Which companies benefit from Apple iPhone’s halo?

“We learned from its iPod that Apple wasn’t the only company that investors could make money on as the product’s popularity grew. If the iPhone continues to sell as well as it did last week, we should take a look at the vendors supplying the parts for the iPhone. Apple is the big winner if the iPhone does well, but the success of this product may create a bullish ‘halo’ effect around the suppliers. Here’s how they look,” John Hughes and Scott Maragioglio reports for TheStreet.com.

Hughes and Maragioglio cover some of Apple’s iPhone component suppliers:
• Broadcom
• National Semiconductor
• Infineon

Full article here.

22 Comments

  1. @R2…

    Apple is waiting two weeks to make sure there are no mass returns.

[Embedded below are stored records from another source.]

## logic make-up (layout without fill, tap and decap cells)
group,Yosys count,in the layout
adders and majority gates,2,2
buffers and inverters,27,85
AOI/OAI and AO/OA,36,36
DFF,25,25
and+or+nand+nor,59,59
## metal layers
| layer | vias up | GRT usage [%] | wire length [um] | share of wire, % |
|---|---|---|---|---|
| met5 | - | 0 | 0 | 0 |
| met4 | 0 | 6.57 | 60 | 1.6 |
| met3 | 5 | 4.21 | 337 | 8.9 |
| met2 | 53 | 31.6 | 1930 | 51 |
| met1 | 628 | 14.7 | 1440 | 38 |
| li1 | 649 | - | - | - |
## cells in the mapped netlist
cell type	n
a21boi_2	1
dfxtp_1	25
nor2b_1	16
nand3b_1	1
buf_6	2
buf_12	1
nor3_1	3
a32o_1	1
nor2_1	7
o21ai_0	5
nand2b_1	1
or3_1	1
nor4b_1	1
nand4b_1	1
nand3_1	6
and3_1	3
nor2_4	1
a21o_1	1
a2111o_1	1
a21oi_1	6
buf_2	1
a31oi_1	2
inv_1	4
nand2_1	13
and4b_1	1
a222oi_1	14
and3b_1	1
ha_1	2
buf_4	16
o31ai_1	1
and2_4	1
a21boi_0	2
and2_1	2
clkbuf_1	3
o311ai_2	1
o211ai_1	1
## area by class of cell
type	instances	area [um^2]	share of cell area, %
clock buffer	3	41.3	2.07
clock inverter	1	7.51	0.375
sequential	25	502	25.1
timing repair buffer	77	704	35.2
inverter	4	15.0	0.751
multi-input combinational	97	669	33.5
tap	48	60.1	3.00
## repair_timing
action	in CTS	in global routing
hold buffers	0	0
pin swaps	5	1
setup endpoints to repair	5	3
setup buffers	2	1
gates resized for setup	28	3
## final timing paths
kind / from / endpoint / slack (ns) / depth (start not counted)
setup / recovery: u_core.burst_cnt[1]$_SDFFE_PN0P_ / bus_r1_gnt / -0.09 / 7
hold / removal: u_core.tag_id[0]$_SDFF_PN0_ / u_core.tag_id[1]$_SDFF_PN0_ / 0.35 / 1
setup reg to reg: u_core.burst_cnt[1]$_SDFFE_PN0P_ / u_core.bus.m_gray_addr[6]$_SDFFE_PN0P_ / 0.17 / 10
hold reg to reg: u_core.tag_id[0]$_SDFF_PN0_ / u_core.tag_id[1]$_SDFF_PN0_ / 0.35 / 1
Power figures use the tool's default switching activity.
--- src/rtl/serial_sub_pkg.sv ---
`default_nettype none
// +----------------------------------------------------------------------+
// | Package     : serial_sub_pkg                                         |
// | Description : Shared constants for the bit-serial subtractor         |
// |               (state encoding and default operand width).            |
// | Revision    : 1.0 - initial release                                  |
// +----------------------------------------------------------------------+
package serial_sub_pkg;

  // Default operand/result width
  localparam int SS_WIDTH_DEFAULT = 8;

  // Control FSM state encoding
  typedef logic [1:0] state_t;
  localparam logic [1:0] ST_IDLE = 2'd0;
  localparam logic [1:0] ST_RUN  = 2'd1;
  localparam logic [1:0] ST_DONE = 2'd2;

endpackage : serial_sub_pkg
`default_nettype wire

--- src/rtl/serial_fa_cell.sv ---
`default_nettype none
// +----------------------------------------------------------------------+
// | Module      : serial_fa_cell                                         |
// | Description : 1-bit combinational full adder used as the serial      |
// |               datapath of serial_subtractor.                         |
// | Revision    : 1.0 - initial release                                  |
// +----------------------------------------------------------------------+
module serial_fa_cell (
  input  logic x_i,
  input  logic y_i,
  input  logic cin_i,
  output logic s_o,
  output logic cout_o
);

  // Sum and majority carry
  always_comb begin
    s_o    = x_i ^ y_i ^ cin_i;
    cout_o = (x_i & y_i) | (x_i & cin_i) | (y_i & cin_i);
  end

endmodule : serial_fa_cell
`default_nettype wire

--- src/rtl/serial_subtractor.sv ---
`default_nettype none
// +----------------------------------------------------------------------+
// | Module      : serial_subtractor                                      |
// | Description : LSB-first bit-serial subtractor, r = a + ~b + 1, with  |
// |               valid/ready handshake on input and output. Produces    |
// |               unsigned borrow and signed overflow flags.             |
// |               Optional macro SERIAL_SUBTRACTOR_SAT_EN saturates the  |
// |               result to the signed limit on overflow.                |
// | Revision    : 1.0 - initial release                                  |
// +----------------------------------------------------------------------+
module serial_subtractor
  import serial_sub_pkg::*;
#(
  parameter int WIDTH = SS_WIDTH_DEFAULT
) (
  input  logic             clk,
  input  logic             rst_n,
  input  logic             in_valid,
  output logic             in_ready,
  input  logic [WIDTH-1:0] a,
  input  logic [WIDTH-1:0] b,
  output logic             out_valid,
  input  logic             out_ready,
  output logic [WIDTH-1:0] result,
  output logic             overflow,
  output logic             borrow
);

  localparam int             CNT_W    = $clog2(WIDTH) + 1;
  localparam logic [CNT_W-1:0] CNT_LAST = CNT_W'(WIDTH - 1);

`ifdef SERIAL_SUBTRACTOR_SAT_EN
  localparam logic [WIDTH-1:0] SAT_MAX = {1'b0, {(WIDTH-1){1'b1}}};
  localparam logic [WIDTH-1:0] SAT_MIN = {1'b1, {(WIDTH-1){1'b0}}};
`endif

  state_t           state_q, state_d;
  logic [WIDTH-1:0] sa_q, sa_d;
  logic [WIDTH-1:0] sb_q, sb_d;
  logic [WIDTH-1:0] res_q, res_d;
  logic [CNT_W-1:0] cnt_q, cnt_d;
  logic             carry_q, carry_d;
  logic             asgn_q, asgn_d;
  logic             bsgn_q, bsgn_d;
  logic             ovf_q, ovf_d;
  logic             brw_q, brw_d;

  logic             fa_s;
  logic             fa_co;

  serial_fa_cell u_fa (
    .x_i    (sa_q[0]),
    .y_i    (sb_q[0]),
    .cin_i  (carry_q),
    .s_o    (fa_s),
    .cout_o (fa_co)
  );

  // Next-state logic: capture operands, process one bit per RUN cycle, hold in DONE
  always_comb begin
    state_d = state_q;
    sa_d    = sa_q;
    sb_d    = sb_q;
    res_d   = res_q;
    cnt_d   = cnt_q;
    carry_d = carry_q;
    asgn_d  = asgn_q;
    bsgn_d  = bsgn_q;
    ovf_d   = ovf_q;
    brw_d   = brw_q;
    case (state_q)
      ST_IDLE: begin
        if (in_valid) begin
          sa_d    = a;
          sb_d    = ~b;
          carry_d = 1'b1;          // the +1 of the two's complement
          cnt_d   = '0;
          asgn_d  = a[WIDTH-1];
          bsgn_d  = b[WIDTH-1];
          ovf_d   = 1'b0;
          brw_d   = 1'b0;
          state_d = ST_RUN;
        end
      end
      ST_RUN: begin
        sa_d    = sa_q >> 1;
        sb_d    = sb_q >> 1;
        carry_d = fa_co;
        res_d   = {fa_s, res_q[WIDTH-1:1]};
        cnt_d   = cnt_q + 1'b1;
        if (cnt_q == CNT_LAST) begin
          // fa_s is the result MSB and fa_co the final carry on this cycle
          brw_d   = ~fa_co;
          ovf_d   = (asgn_q != bsgn_q) & (fa_s != asgn_q);
`ifdef SERIAL_SUBTRACTOR_SAT_EN
          if ((asgn_q != bsgn_q) && (fa_s != asgn_q)) begin
            res_d = asgn_q ? SAT_MIN : SAT_MAX;
          end
`endif
          state_d = ST_DONE;
        end
      end
      ST_DONE: begin
        if (out_ready) begin
          state_d = ST_IDLE;
        end
      end
      default: begin
        state_d = ST_IDLE;
      end
    endcase
  end

  // State registers with asynchronous active-low reset; partial work is discarded
  always_ff @(posedge clk or negedge rst_n) begin
    if (!rst_n) begin
      state_q <= ST_IDLE;
      sa_q    <= '0;
      sb_q    <= '0;
      res_q   <= '0;
      cnt_q   <= '0;
      carry_q <= 1'b1;
      asgn_q  <= 1'b0;
      bsgn_q  <= 1'b0;
      ovf_q   <= 1'b0;
      brw_q   <= 1'b0;
    end else begin
      state_q <= state_d;
      sa_q    <= sa_d;
      sb_q    <= sb_d;
      res_q   <= res_d;
      cnt_q   <= cnt_d;
      carry_q <= carry_d;
      asgn_q  <= asgn_d;
      bsgn_q  <= bsgn_d;
      ovf_q   <= ovf_d;
      brw_q   <= brw_d;
    end
  end

  // Output decode
  always_comb begin
    in_ready  = (state_q == ST_IDLE);
    out_valid = (state_q == ST_DONE);
    result    = res_q;
    overflow  = ovf_q;
    borrow    = brw_q;
  end

endmodule : serial_subtractor
`default_nettype wire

    I had not trouble getting an iPhone late Saturday afternoon in Bellevue, WA. Of course, I’m still waiting for activation… 🙁

  2. > Apple is the big winner if the iPhone does well, but the success of this product may create a bullish ‘halo’ effect around the suppliers…

    Someone forget about AT&T? Other than Apple itself, that’s the company that will benefit the most.

  3. > Samsung covering all the bases. Parts for iPod, iPhone, plus competing products. Very smart.

    Apple is the smart one for choosing Samsung. If Samsung is making a ton of money supplying parts for Apple, it is not going “compete” with its own end-products quite as hard.

  4. “If Samsung is making a ton of money supplying parts for Apple, it is not going “compete” with its own end-products quite as hard.”

    Perhaps in the alternate business reality in which you live that’s true.

    In the real world Samsung will continue try to get it’s processors in as many devices as possible while also selling it’s own phones.

    iPhone, even at 10 million units a year would be small potatoes to Samsung.